An illness of her own
A review of "Crystal"
May 6, 2004
iranian.com
"...
it is hardly possible to take up one's residence in the kingdom
of the ill unprejudiced by the lurid metaphors with which it has
been landscaped." -- Susan Sontag, Illness as Metaphor, New
York, 1978.
"Crystal" is a documentary, by Mania Akbari
and Mahmood Ayden, about a young Kurdish woman with a most unusual
illness. Ayshe Pirooz lives near a snow covered, remote village
in Kurdistan, Northwestern Iran, where everyone refers to her as, " the
sick girl". In her village the unusual nature of Ayshe's
malady gives her celebrity, if not freak, status.
We first meet Ayshe standing with her mother on their balcony.
She is young and willowy with doe-like, green eyes and the bad
complexion of a teenager. Her mother, in traditional Kurdish clothes
and scarf, has the rugged face of mountain dwellers. She looks
solid and strong, like the vestige of a time, not long ago in this
remote region, when only the very strong survived.
Inside their humble dwelling, Ayshe and her father describe her
condition. Her body produces glass-like rocks that come out or
have to be extracted from her vagina, eyes, throat, palms of her
hands and feet. Like so many war trophies, the father shows us
the different sized pieces, taking for granted that this is a story
that needs physical evidence to be believed.
Ayshe, serving tea, reveals, in a matter-of-fact manner, that
most of the crystals come out of her uterus. It is obvious that
this
nineteen-year old has repeated her story many times-- her illness
is uniquely hers. The doctors have given her condition a name, "Crystal." But
no one has been able to figure out its cause.
Mania Akbari asks about the more intimate details of her life. "Did
you like your husband?" The quick "no" leaves
no room for doubt. "Why did you marry him?" Mania asks
next. "My father gave me away when I was twelve," Ayshe
answers.

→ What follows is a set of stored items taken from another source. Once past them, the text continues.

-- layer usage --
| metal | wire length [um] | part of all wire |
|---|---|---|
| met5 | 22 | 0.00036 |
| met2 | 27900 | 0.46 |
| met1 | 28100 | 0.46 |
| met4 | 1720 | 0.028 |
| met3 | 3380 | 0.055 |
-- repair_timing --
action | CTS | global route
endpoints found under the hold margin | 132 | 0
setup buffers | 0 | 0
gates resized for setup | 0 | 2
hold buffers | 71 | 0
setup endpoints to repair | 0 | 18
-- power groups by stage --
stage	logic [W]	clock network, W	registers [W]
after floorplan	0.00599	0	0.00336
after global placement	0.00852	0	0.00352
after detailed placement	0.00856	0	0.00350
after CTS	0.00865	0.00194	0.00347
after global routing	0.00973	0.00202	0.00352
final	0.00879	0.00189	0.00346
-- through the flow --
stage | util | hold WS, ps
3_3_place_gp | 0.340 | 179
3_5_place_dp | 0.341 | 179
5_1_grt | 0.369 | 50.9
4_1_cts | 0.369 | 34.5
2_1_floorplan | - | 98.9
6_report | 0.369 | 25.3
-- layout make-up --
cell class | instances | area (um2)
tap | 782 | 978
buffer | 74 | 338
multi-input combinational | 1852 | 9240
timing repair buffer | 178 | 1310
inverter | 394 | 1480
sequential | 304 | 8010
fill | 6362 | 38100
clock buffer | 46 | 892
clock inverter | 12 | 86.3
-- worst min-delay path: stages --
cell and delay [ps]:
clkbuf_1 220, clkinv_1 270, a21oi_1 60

The camera moves on the faces of her two brothers, not
much younger than twelve, as if to show how young twelve can be.
She got her period a year after going to her husband's house.

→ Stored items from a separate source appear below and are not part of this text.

[src/pdc_pkg.sv]
// ----------------------------------------------------------------------------
// pdc_pkg: shared types and constants for the parallel drum controller
// Word layouts of the item and result channels, operation and device codes,
// and the reset values of the controller state.
// ----------------------------------------------------------------------------
package pdc_pkg;

    // Drum geometry. The track length is a power of two, so the position
    // wraps by plain overflow and a drum address reduces by a mask.
    localparam int unsigned TRACK_WORDS = 4096;
    localparam int unsigned POS_W       = $clog2(TRACK_WORDS);
    localparam int unsigned COUNT_W     = 13;
    localparam int unsigned WAIT_W      = 13;

    // Configuration port.
    localparam int unsigned ADDR_W = 1;
    localparam int unsigned DATA_W = 32;
    localparam logic [ADDR_W-1:0] REG_TICKS_PER_WORD = ADDR_W'(0);

    // Reset values.
    localparam logic [15:0]        TICKS_RESET   = 16'd85;
    localparam logic [3:0]         CHANNEL_RESET = 4'd5;
    localparam logic [COUNT_W-1:0] COUNT_RESET   = COUNT_W'(TRACK_WORDS);

    // Flags returned by a position read when a timing error was seen.
    localparam logic [17:0] TIMING_ERROR_FLAGS = 18'o500000;

    typedef enum logic [1:0] {
        OP_IOT        = 2'd0,
        OP_TICK       = 2'd1,
        OP_WRITE_FAIL = 2'd2
    } pdc_op_t;

    typedef enum logic [1:0] {
        DEV_DIA_DBA = 2'd0,
        DEV_DWC_DRA = 2'd1,
        DEV_DCL_DSS = 2'd2
    } pdc_device_t;

    localparam logic [1:0] DONE_KEEP  = 2'd0;
    localparam logic [1:0] DONE_CLEAR = 2'd1;
    localparam logic [1:0] DONE_SET   = 2'd2;

    localparam logic [1:0] MULTI_KEEP    = 2'd0;
    localparam logic [1:0] MULTI_DISABLE = 2'd1;
    localparam logic [1:0] MULTI_ENABLE  = 2'd2;

    typedef struct packed {
        logic [1:0]  op;
        logic [1:0]  device;
        logic        sub_select;
        logic [17:0] io_in;
        logic        channel_busy;
    } pdc_item_t;

    typedef struct packed {
        logic [17:0]        io_out;
        logic               io_load;
        logic [1:0]         done_action;
        logic               break_request;
        logic [3:0]         break_channel;
        logic [1:0]         multi_level_action;
        logic               transfer_start;
        logic [1:0]         transfer_mode;
        logic [15:0]        transfer_core_address;
        logic [9:0]         transfer_fields;
        logic [11:0]        transfer_drum_address;
        logic [COUNT_W-1:0] transfer_length;
    } pdc_result_t;

endpackage

[src/parallel_drum_controller_core.sv]
// ----------------------------------------------------------------------------
// parallel_drum_controller_core: drum controller with IOT access decode
// Path: an accepted item word is held in the item register, and its result
// word is presented from the result register; a result stall can hold it.
// Throughput: one item word per cycle while the result side keeps up; the
// single decode and update stage between the two registers sets this figure.
// Reset: rst_n clears all controller state at once; no clearing pass.
// ----------------------------------------------------------------------------
module parallel_drum_controller_core (
    input  logic                       clk,
    input  logic                       rst_n,
    // Item channel.
    input  logic                       item_valid,
    output logic                       item_stall,
    input  pdc_pkg::pdc_item_t         item,
    // Result channel.
    output logic                       result_valid,
    input  logic                       result_stall,
    output pdc_pkg::pdc_result_t       result,
    // Configuration port.
    input  logic                       psel,
    input  logic                       penable,
    input  logic                       pwrite,
    input  logic [pdc_pkg::ADDR_W-1:0] paddr,
    input  logic [pdc_pkg::DATA_W-1:0] pwdata,
    output logic [pdc_pkg::DATA_W-1:0] prdata,
    output logic                       pready
);
    import pdc_pkg::*;

    // ------------------------------------------------------------------
    // Pipeline control.
    // The item register holds one accepted word. It moves into the result
    // register whenever that register is empty or is being drained in the
    // same cycle, so a new word is taken every cycle while the result side
    // keeps up. When the result side stalls, the item register stays full
    // and the item channel stalls with it.
    // ------------------------------------------------------------------
    logic        s1_valid_reg;
    pdc_item_t   s1_item_reg;
    logic        result_valid_reg;
    pdc_result_t result_reg;
    logic        advance;

    assign advance    = s1_valid_reg && (!result_valid_reg || !result_stall);
    assign item_stall = s1_valid_reg && !advance;

    // ------------------------------------------------------------------
    // Controller state.
    // ------------------------------------------------------------------
    logic [15:0]        ticks_per_word_reg;
    logic [15:0]        tick_divider_reg,      tick_divider_next;
    logic [POS_W-1:0]   drum_position_reg,     drum_position_next;
    logic               read_enable_reg,       read_enable_next;
    logic               write_enable_reg,      write_enable_next;
    logic [4:0]         read_field_reg,        read_field_next;
    logic [4:0]         write_field_reg,       write_field_next;
    logic [11:0]        start_address_reg,     start_address_next;
    logic [COUNT_W-1:0] word_count_reg,        word_count_next;
    logic [3:0]         core_bank_reg,         core_bank_next;
    logic [11:0]        core_address_reg,      core_address_next;
    logic               transfer_busy_reg,     transfer_busy_next;
    logic               break_pending_reg,     break_pending_next;
    logic [WAIT_W-1:0]  words_remaining_reg,   words_remaining_next;
    logic               timing_error_reg,      timing_error_next;
    logic [3:0]         interrupt_channel_reg, interrupt_channel_next;

    pdc_result_t        result_next;

    // Helpers for the tick and transfer start paths.
    logic [16:0]        divider_sum;
    logic               word_advanced;
    logic [POS_W-1:0]   target_word;
    logic [POS_W-1:0]   latency;

    // The break and latency both use the drum address reduced to the track.
    assign target_word = start_address_reg[POS_W-1:0];
    // Forward rotational distance from the current position to the target.
    assign latency     = target_word - drum_position_reg;

    // ------------------------------------------------------------------
    // Configuration port. Every access completes in its access cycle.
    // ------------------------------------------------------------------
    assign pready = 1'b1;

    always_comb
    begin
        prdata = '0;
        if (paddr == REG_TICKS_PER_WORD)
        begin
            prdata = DATA_W'(ticks_per_word_reg);
        end
    end

    // ------------------------------------------------------------------
    // Decode and update. Everything one item does to the state and to its
    // result word is worked out here in a single pass.
    // ------------------------------------------------------------------
    always_comb
    begin
        tick_divider_next      = tick_divider_reg;
        drum_position_next     = drum_position_reg;
        read_enable_next       = read_enable_reg;
        write_enable_next      = write_enable_reg;
        read_field_next        = read_field_reg;
        write_field_next       = write_field_reg;
        start_address_next     = start_address_reg;
        word_count_next        = word_count_reg;
        core_bank_next         = core_bank_reg;
        core_address_next      = core_address_reg;
        transfer_busy_next     = transfer_busy_reg;
        break_pending_next     = break_pending_reg;
        words_remaining_next   = words_remaining_reg;
        timing_error_next      = timing_error_reg;
        interrupt_channel_next = interrupt_channel_reg;
        result_next            = '0;
        divider_sum            = {1'b0, tick_divider_reg} + 17'd1;
        word_advanced          = 1'b0;

        case (s1_item_reg.op)
            OP_IOT:
            begin
                case (s1_item_reg.device)
                    DEV_DIA_DBA:
                    begin
                        // Load the drum address and read setup. This also
                        // aborts a running transfer and arms or disarms the
                        // break, depending on the variant.
                        result_next.done_action = DONE_CLEAR;
                        transfer_busy_next      = 1'b0;
                        read_enable_next        = s1_item_reg.io_in[17];
                        write_enable_next       = 1'b0;
                        start_address_next      = s1_item_reg.io_in[11:0];
                        read_field_next         = s1_item_reg.io_in[16:12];
                        break_pending_next      = s1_item_reg.sub_select;
                    end
                    DEV_DWC_DRA:
                    begin
                        if (s1_item_reg.sub_select)
                        begin
                            // Position readout, with the error flags folded
                            // in once and then cleared.
                            result_next.io_out  = 18'(drum_position_reg);
                            result_next.io_load = 1'b1;
                            if (timing_error_reg)
                            begin
                                result_next.io_out = 18'(drum_position_reg)
                                                   | TIMING_ERROR_FLAGS;
                                timing_error_next  = 1'b0;
                            end
                        end
                        else
                        begin
                            // Write setup and word count; a zero count
                            // stands for the whole track.
                            write_enable_next = s1_item_reg.io_in[17];
                            write_field_next  = s1_item_reg.io_in[16:12];
                            word_count_next   = {1'b0, s1_item_reg.io_in[11:0]};
                            if (s1_item_reg.io_in[11:0] == 12'd0)
                            begin
                                word_count_next = COUNT_W'(TRACK_WORDS);
                            end
                        end
                    end
                    DEV_DCL_DSS:
                    begin
                        if (s1_item_reg.sub_select)
                        begin
                            // Interrupt mode and channel change.
                            result_next.multi_level_action =
                                s1_item_reg.io_in[5] ? MULTI_ENABLE : MULTI_DISABLE;
                            if (s1_item_reg.io_in[4])
                            begin
                                result_next.io_out     = 18'(interrupt_channel_reg);
                                result_next.io_load    = 1'b1;
                                interrupt_channel_next = s1_item_reg.io_in[3:0];
                            end
                        end
                        else
                        begin
                            // Core address load, and a transfer start when
                            // either direction is enabled. A whole-track
                            // transfer can begin anywhere, so it waits for
                            // no rotational latency.
                            core_bank_next    = s1_item_reg.io_in[15:12];
                            core_address_next = s1_item_reg.io_in[11:0];
                            if (read_enable_reg || write_enable_reg)
                            begin
                                words_remaining_next = word_count_reg;
                                if (word_count_reg != COUNT_W'(TRACK_WORDS))
                                begin
                                    words_remaining_next = word_count_reg
                                                         + WAIT_W'(latency);
                                end
                                transfer_busy_next = 1'b1;
                                break_pending_next = 1'b0;
                                result_next.transfer_start = 1'b1;
                                result_next.transfer_mode  =
                                    {write_enable_reg, read_enable_reg};
                                result_next.transfer_core_address =
                                    {s1_item_reg.io_in[15:12], s1_item_reg.io_in[11:0]};
                                result_next.transfer_fields =
                                    {read_field_reg, write_field_reg};
                                result_next.transfer_drum_address = start_address_reg;
                                result_next.transfer_length       = word_count_reg;
                            end
                        end
                    end
                    default:
                    begin
                    end
                endcase
            end
            OP_TICK:
            begin
                // Word timing. A zero setting behaves like one, since the
                // incremented divider always reaches it.
                tick_divider_next = divider_sum[15:0];
                if (divider_sum >= {1'b0, ticks_per_word_reg})
                begin
                    tick_divider_next  = 16'd0;
                    drum_position_next = drum_position_reg + POS_W'(1);
                    word_advanced      = 1'b1;
                end
                if (transfer_busy_reg)
                begin
                    if (word_advanced && words_remaining_reg != '0)
                    begin
                        words_remaining_next = words_remaining_reg - WAIT_W'(1);
                    end
                    if (words_remaining_next == '0 && !s1_item_reg.channel_busy)
                    begin
                        transfer_busy_next      = 1'b0;
                        result_next.done_action = DONE_SET;
                    end
                end
                // The break compares against the position after this tick.
                if (break_pending_reg && drum_position_next == target_word)
                begin
                    break_pending_next          = 1'b0;
                    result_next.break_request   = 1'b1;
                end
            end
            OP_WRITE_FAIL:
            begin
                timing_error_next = 1'b1;
            end
            default:
            begin
            end
        endcase

        result_next.break_channel = interrupt_channel_next;
    end

    // ------------------------------------------------------------------
    // Control and state registers.
    // ------------------------------------------------------------------
    always_ff @(posedge clk or negedge rst_n)
    begin
        if (!rst_n)
        begin
            s1_valid_reg          <= 1'b0;
            result_valid_reg      <= 1'b0;
            ticks_per_word_reg    <= TICKS_RESET;
            tick_divider_reg      <= '0;
            drum_position_reg     <= '0;
            read_enable_reg       <= 1'b0;
            write_enable_reg      <= 1'b0;
            read_field_reg        <= '0;
            write_field_reg       <= '0;
            start_address_reg     <= '0;
            word_count_reg        <= COUNT_RESET;
            core_bank_reg         <= '0;
            core_address_reg      <= '0;
            transfer_busy_reg     <= 1'b0;
            break_pending_reg     <= 1'b0;
            words_remaining_reg   <= '0;
            timing_error_reg      <= 1'b0;
            interrupt_channel_reg <= CHANNEL_RESET;
        end
        else
        begin
            if (psel && penable && pwrite && pready && paddr == REG_TICKS_PER_WORD)
            begin
                ticks_per_word_reg <= pwdata[15:0];
            end

            if (!item_stall)
            begin
                s1_valid_reg <= item_valid;
            end

            if (advance)
            begin
                result_valid_reg <= 1'b1;
            end
            else if (!result_stall)
            begin
                result_valid_reg <= 1'b0;
            end

            if (advance)
            begin
                tick_divider_reg      <= tick_divider_next;
                drum_position_reg     <= drum_position_next;
                read_enable_reg       <= read_enable_next;
                write_enable_reg      <= write_enable_next;
                read_field_reg        <= read_field_next;
                write_field_reg       <= write_field_next;
                start_address_reg     <= start_address_next;
                word_count_reg        <= word_count_next;
                core_bank_reg         <= core_bank_next;
                core_address_reg      <= core_address_next;
                transfer_busy_reg     <= transfer_busy_next;
                break_pending_reg     <= break_pending_next;
                words_remaining_reg   <= words_remaining_next;
                timing_error_reg      <= timing_error_next;
                interrupt_channel_reg <= interrupt_channel_next;
            end
        end
    end

    // Payload registers carry no reset.
    always_ff @(posedge clk)
    begin
        if (!item_stall && item_valid)
        begin
            s1_item_reg <= item;
        end
        if (advance)
        begin
            result_reg <= result_next;
        end
    end

    assign result_valid = result_valid_reg;
    assign result       = result_reg;

`ifndef SYNTHESIS
    // The item channel only stalls while a word waits in the item register.
    a_stall_needs_word: assert property (@(posedge clk) disable iff (!rst_n)
        item_stall |-> s1_valid_reg)
        else $error("item stall without a held word");

    // A completed transfer leaves the controller idle.
    a_done_ends_busy: assert property (@(posedge clk) disable iff (!rst_n)
        (advance && result_next.done_action == DONE_SET) |=> !transfer_busy_reg)
        else $error("done set while transfer still busy");

    // A break fires once and disarms.
    a_break_disarms: assert property (@(posedge clk) disable iff (!rst_n)
        (advance && result_next.break_request) |=> !break_pending_reg)
        else $error("break still pending after firing");

    // A started transfer always has a direction enabled.
    a_start_has_mode: assert property (@(posedge clk) disable iff (!rst_n)
        (result_valid_reg && result_reg.transfer_start) |-> result_reg.transfer_mode != 2'd0)
        else $error("transfer started with no direction");
`endif

endmodule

Her illness also appeared at the same time, but she was too ashamed
to divulge it to her father. When the pain became unbearable
and her husband refused to help her, she told her father, who took
her to a hospital. She never returned to her husband's home
after that.
She comes to stay with Mania in order to seek medical help in
Tehran. What makes this film work so beautifully is the relationship
that
Mania forges with Ayshe. The way the friendship exposes Ayshe's
vivacity provides the much-needed relief from the subject of the
illness itself. We watch as the latter becomes increasingly familiar
with the camera and the filmmaker, exposing her natural and upbeat
character. A city woman and a villager, from completely different
backgrounds, share the grammar of their female selves. Mania teaches
Ayshe how to use make-up and dress like a city girl.
It is when Mania makes her up that we first see a giggly teenager
rather than a sick villager. With a refreshing lack of self-pity,
that is the stuff of youth, Ayshe opens up to Mania. When telling
the grueling tale of her suicide attempts she has the look of an
excited child recounting a playground feat. She seems too happy
to have found a friend, to be sad.
They go through tests and hospital visits. We watch as Mania
takes out small pieces of crystal from Ayshe's eyelids with a tissue.
The screen blacks-out when they extract a rock from her uterus,
and we are left alone with the sound of her pain.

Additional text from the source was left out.